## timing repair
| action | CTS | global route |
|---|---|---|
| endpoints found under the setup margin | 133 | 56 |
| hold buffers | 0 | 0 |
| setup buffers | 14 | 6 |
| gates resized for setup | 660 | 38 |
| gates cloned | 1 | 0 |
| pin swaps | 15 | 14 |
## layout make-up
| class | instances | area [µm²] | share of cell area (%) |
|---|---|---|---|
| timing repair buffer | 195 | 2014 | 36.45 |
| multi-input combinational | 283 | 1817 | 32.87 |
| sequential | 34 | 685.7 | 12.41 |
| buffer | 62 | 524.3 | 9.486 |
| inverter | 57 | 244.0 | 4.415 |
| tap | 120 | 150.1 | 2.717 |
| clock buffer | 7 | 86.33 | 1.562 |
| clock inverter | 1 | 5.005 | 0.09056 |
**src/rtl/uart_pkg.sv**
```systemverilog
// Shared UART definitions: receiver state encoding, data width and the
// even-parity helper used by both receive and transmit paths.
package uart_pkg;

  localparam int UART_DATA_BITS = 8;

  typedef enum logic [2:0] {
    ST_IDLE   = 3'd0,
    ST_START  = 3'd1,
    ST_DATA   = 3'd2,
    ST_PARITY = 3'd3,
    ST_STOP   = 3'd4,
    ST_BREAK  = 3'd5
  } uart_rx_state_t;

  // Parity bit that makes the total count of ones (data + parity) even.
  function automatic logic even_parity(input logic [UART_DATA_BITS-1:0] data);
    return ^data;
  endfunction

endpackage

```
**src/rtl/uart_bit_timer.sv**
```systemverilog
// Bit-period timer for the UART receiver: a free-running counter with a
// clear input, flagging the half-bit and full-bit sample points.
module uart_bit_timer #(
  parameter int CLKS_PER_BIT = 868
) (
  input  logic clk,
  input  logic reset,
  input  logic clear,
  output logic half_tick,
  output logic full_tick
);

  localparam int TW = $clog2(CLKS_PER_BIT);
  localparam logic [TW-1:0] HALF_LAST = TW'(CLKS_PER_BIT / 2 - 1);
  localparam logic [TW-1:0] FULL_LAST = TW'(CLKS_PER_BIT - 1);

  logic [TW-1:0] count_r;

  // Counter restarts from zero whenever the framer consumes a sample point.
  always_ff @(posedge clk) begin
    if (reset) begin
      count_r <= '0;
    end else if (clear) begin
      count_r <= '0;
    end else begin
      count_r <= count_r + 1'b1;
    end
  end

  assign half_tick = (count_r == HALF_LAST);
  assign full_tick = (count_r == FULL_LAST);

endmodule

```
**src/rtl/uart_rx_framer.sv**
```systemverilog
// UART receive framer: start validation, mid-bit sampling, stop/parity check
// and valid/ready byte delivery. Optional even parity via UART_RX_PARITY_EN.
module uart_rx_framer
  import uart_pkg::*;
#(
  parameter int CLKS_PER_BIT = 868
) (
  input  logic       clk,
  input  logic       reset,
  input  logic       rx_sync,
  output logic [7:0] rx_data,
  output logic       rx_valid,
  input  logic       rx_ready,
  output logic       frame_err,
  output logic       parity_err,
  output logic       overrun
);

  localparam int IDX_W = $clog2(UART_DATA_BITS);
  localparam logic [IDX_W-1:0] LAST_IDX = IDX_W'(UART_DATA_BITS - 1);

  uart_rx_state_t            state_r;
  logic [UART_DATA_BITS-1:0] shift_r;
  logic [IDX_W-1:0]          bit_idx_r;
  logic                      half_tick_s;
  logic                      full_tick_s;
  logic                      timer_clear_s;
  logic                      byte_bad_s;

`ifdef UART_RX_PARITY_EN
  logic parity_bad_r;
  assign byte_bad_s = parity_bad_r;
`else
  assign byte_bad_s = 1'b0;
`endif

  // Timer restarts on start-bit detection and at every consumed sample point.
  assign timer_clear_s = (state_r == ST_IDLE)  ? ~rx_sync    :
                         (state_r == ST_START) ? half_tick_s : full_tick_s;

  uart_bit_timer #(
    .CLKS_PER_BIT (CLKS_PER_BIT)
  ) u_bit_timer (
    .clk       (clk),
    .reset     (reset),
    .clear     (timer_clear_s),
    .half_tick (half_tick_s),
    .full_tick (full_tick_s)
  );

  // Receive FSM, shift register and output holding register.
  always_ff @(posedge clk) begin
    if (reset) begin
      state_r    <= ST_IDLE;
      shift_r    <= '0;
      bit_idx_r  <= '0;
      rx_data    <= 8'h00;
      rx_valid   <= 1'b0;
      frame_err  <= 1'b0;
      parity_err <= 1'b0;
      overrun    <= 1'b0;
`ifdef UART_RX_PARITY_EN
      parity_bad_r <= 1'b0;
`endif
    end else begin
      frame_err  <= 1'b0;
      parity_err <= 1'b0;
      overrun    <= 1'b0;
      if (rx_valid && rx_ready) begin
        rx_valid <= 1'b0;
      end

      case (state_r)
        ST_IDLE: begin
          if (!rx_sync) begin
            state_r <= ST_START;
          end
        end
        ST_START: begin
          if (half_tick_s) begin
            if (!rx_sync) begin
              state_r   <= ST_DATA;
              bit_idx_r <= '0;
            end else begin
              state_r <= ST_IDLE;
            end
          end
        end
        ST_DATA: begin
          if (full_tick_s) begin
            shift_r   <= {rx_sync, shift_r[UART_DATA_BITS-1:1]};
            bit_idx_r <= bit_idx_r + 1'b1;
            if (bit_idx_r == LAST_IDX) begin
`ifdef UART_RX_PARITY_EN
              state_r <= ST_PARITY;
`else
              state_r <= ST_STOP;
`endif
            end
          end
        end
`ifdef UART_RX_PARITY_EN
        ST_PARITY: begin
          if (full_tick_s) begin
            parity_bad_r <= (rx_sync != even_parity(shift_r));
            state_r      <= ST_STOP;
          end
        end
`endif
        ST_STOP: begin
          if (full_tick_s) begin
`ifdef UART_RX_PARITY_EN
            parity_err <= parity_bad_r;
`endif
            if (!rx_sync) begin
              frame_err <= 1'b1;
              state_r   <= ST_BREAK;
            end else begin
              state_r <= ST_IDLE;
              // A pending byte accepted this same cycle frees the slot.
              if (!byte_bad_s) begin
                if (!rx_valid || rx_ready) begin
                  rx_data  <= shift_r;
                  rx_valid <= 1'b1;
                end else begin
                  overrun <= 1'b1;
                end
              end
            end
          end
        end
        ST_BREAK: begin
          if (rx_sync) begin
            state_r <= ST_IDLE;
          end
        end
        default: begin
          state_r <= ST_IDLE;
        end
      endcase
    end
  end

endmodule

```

..........

* _WORK TO BE COMPLETED_: Return each line of the material in which the string "repair" can be found.

* _SOLVED PROBLEM_:
## timing repair
| timing repair buffer | 195 | 2014 | 36.45 |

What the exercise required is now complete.